Data to use
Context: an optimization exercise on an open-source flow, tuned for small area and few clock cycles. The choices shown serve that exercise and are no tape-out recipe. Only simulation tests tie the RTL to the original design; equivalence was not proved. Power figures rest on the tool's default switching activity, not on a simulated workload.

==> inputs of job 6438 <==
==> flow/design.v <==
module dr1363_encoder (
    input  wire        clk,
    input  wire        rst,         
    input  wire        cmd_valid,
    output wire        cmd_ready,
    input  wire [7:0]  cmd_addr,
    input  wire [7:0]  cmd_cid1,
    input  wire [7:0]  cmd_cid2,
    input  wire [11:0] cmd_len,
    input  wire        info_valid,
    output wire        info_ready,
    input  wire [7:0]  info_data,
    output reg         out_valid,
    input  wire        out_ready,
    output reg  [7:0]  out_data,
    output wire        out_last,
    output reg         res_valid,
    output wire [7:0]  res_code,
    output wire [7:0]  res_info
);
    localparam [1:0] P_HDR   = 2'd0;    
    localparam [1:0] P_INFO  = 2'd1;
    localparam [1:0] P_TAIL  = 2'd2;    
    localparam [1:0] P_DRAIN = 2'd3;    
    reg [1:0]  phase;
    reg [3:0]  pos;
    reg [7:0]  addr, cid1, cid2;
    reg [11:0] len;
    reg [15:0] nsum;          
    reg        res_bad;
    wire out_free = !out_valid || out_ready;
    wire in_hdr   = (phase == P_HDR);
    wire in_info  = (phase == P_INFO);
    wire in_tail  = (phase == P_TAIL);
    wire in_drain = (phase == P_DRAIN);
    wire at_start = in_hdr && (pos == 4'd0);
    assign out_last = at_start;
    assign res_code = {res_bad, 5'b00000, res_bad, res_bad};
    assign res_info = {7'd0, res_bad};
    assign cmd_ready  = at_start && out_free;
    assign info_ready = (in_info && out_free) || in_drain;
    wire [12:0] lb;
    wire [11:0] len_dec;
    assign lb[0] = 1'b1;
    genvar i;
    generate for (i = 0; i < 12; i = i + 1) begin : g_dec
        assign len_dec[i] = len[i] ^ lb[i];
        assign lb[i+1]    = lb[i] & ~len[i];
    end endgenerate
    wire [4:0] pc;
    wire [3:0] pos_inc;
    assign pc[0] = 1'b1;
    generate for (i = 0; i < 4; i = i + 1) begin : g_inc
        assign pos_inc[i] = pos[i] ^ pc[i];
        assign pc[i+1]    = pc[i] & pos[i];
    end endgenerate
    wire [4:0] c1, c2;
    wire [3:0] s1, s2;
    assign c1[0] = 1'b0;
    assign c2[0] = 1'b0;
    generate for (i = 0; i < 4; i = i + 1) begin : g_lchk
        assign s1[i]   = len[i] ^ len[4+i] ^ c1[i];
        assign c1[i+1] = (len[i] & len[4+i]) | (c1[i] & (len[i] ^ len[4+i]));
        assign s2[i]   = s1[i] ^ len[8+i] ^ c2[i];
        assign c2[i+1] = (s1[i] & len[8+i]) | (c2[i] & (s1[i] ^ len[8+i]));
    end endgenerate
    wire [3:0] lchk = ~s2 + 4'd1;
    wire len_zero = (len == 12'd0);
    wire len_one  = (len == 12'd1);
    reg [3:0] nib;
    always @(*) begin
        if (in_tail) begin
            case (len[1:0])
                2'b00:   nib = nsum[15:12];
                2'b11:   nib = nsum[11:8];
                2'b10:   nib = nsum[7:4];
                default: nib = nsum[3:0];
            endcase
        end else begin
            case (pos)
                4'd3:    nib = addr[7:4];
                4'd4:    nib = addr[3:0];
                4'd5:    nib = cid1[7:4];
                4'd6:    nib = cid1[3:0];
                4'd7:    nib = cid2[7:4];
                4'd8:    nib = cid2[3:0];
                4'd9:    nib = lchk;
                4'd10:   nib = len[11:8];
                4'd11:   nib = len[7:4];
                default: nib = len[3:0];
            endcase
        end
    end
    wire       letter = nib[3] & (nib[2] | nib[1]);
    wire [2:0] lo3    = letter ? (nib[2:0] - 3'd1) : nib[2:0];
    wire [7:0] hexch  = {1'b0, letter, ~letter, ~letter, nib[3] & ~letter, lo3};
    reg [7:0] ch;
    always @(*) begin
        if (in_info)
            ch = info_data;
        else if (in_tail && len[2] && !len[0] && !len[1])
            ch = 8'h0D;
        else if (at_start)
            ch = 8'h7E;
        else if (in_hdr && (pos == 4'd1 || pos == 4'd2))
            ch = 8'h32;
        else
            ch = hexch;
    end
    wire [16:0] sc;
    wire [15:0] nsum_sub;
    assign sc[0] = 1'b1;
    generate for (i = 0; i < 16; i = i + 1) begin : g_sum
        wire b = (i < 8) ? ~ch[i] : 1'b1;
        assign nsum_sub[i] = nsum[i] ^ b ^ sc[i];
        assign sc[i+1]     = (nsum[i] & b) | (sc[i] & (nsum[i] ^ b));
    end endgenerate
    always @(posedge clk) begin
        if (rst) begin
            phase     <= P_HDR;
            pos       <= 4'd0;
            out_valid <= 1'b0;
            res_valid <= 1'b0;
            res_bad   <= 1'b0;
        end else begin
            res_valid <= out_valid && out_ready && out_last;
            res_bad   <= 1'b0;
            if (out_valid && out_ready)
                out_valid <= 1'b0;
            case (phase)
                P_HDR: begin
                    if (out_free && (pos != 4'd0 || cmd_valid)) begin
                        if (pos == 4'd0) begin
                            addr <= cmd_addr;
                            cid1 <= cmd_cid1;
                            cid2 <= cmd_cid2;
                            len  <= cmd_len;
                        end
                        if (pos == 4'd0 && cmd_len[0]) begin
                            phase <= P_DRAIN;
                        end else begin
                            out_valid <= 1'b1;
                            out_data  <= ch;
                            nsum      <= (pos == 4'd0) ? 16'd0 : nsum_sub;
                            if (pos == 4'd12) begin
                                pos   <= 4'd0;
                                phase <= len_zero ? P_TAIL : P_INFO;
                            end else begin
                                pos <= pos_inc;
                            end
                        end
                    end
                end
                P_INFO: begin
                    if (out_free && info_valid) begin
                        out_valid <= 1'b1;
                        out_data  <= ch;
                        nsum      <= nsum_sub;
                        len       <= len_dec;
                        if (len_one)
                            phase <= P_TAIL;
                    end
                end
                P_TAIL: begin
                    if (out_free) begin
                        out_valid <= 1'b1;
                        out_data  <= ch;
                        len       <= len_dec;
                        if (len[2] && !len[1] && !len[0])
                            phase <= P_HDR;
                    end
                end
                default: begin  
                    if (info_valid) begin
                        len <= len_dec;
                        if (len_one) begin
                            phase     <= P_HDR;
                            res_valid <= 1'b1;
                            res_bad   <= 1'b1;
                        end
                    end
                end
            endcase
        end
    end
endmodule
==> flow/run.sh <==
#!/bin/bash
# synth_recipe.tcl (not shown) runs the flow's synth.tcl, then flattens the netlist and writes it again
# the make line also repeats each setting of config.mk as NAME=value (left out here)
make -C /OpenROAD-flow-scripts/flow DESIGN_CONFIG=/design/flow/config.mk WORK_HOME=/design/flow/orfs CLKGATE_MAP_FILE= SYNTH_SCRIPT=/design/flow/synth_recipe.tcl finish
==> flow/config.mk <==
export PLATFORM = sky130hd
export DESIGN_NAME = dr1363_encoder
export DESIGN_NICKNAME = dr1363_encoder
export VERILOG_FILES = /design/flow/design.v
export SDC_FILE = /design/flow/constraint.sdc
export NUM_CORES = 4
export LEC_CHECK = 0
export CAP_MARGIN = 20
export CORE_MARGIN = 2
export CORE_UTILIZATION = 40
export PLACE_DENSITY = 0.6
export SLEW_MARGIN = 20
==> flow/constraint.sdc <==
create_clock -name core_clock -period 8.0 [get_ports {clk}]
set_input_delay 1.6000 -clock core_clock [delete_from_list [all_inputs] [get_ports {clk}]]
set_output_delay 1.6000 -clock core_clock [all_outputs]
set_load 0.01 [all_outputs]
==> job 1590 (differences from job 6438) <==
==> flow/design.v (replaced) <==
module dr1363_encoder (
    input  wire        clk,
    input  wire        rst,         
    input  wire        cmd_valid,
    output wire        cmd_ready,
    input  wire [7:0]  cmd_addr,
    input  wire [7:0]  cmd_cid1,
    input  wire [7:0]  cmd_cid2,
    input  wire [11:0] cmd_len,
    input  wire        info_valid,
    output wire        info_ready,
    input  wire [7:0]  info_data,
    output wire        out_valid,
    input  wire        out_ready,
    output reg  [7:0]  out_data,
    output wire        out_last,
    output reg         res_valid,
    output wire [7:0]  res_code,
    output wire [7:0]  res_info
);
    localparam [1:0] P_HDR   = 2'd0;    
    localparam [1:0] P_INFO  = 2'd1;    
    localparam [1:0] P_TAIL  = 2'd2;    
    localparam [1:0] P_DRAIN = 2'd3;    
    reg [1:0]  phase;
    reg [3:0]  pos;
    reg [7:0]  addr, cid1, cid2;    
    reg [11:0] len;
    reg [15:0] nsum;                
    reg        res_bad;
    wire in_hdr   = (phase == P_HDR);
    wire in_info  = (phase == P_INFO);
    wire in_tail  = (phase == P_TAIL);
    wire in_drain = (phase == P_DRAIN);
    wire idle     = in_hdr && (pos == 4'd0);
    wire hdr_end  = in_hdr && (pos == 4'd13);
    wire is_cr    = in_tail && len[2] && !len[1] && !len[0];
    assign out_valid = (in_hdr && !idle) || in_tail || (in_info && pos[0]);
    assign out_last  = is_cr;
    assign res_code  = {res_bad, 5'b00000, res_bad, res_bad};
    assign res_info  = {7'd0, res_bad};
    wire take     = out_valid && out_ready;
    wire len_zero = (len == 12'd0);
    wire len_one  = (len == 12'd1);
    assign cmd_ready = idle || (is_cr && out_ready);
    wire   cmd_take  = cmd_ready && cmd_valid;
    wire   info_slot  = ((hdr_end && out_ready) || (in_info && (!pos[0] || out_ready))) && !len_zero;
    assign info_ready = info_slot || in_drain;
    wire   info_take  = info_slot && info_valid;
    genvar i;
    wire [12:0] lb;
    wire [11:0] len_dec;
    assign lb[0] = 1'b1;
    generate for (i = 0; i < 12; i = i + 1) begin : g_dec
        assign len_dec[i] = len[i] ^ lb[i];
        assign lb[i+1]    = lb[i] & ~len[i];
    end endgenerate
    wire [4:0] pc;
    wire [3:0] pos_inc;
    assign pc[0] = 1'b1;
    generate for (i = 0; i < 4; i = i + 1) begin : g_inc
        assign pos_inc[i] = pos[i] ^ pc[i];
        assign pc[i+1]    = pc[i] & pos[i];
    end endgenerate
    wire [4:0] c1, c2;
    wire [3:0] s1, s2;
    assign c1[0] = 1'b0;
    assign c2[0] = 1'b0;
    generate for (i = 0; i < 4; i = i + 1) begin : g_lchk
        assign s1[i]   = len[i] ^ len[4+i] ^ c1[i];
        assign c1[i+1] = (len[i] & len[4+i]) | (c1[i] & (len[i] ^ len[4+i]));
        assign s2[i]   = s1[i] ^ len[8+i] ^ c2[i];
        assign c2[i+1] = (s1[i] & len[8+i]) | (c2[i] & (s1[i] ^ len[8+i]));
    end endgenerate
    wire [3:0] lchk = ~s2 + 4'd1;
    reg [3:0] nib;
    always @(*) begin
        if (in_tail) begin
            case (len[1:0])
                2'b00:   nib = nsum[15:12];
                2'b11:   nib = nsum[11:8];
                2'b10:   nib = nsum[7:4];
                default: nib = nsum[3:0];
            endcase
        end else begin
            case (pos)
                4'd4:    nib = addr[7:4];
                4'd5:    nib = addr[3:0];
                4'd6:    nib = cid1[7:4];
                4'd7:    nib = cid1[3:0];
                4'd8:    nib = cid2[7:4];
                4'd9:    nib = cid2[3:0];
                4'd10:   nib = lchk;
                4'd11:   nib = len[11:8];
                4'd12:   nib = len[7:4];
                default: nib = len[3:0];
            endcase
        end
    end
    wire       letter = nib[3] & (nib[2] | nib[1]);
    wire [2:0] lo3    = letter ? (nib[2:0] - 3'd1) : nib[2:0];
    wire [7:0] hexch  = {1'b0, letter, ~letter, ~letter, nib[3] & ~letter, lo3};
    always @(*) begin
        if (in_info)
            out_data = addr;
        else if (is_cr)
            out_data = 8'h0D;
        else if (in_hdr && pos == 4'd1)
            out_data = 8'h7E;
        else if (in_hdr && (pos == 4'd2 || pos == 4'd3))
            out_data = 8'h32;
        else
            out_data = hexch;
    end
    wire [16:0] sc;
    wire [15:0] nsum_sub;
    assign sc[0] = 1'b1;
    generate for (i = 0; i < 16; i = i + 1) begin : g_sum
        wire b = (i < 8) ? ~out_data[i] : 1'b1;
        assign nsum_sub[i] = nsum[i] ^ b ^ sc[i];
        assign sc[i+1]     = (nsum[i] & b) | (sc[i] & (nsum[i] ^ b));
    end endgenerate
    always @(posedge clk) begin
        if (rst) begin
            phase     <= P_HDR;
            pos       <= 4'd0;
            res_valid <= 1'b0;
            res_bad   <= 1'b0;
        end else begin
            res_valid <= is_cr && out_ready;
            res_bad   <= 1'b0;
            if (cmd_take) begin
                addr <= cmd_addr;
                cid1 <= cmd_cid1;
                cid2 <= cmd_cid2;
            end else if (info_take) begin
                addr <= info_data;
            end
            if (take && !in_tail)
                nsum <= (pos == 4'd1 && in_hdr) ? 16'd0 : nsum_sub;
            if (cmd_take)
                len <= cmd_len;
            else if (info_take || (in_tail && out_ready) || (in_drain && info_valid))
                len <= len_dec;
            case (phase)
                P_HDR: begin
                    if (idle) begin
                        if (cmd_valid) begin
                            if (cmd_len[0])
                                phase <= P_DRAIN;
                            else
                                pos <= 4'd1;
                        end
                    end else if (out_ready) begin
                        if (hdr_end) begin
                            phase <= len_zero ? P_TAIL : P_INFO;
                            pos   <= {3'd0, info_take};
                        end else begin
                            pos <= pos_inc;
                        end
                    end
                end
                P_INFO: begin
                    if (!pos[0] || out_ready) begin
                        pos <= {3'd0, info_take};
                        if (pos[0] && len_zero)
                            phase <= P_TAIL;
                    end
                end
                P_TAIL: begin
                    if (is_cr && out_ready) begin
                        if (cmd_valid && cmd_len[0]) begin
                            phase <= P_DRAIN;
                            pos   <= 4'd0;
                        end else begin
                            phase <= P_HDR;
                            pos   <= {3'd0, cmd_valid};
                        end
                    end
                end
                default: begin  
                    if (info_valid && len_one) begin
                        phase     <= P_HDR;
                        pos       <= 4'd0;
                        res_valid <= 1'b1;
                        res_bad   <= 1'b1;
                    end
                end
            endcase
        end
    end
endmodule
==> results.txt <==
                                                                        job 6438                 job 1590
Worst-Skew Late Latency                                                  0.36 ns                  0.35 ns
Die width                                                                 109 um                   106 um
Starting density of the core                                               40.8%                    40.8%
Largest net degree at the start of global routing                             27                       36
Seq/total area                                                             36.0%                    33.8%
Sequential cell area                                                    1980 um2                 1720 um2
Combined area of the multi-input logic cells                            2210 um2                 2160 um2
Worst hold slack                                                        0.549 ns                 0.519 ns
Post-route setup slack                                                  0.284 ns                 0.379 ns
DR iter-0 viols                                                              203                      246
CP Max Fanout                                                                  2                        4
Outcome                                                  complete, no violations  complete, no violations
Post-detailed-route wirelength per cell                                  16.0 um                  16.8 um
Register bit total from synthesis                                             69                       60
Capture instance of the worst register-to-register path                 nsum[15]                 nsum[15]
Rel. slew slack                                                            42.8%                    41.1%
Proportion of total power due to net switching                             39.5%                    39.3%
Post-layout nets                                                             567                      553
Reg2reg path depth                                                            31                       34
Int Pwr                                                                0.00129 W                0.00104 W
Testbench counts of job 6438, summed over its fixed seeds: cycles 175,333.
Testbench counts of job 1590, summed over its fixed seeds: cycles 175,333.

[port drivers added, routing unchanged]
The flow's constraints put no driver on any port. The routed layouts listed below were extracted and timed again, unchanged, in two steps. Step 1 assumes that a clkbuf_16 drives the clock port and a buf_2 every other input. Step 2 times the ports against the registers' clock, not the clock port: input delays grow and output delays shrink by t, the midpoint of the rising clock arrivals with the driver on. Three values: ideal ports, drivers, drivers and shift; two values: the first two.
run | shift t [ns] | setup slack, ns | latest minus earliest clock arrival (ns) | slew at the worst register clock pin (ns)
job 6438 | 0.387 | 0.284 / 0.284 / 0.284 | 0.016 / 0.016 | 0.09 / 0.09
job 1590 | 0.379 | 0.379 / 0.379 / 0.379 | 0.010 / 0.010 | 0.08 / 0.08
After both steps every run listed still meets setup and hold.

Directions
Which lines above run from the one containing "Testbench counts of job 6438, summed" down to the one containing "[port drivers added, routing unchanged]"? Repeat exactly those, both ends included, and nothing else.

Your response
Testbench counts of job 6438, summed over its fixed seeds: cycles 175,333.
Testbench counts of job 1590, summed over its fixed seeds: cycles 175,333.

[port drivers added, routing unchanged]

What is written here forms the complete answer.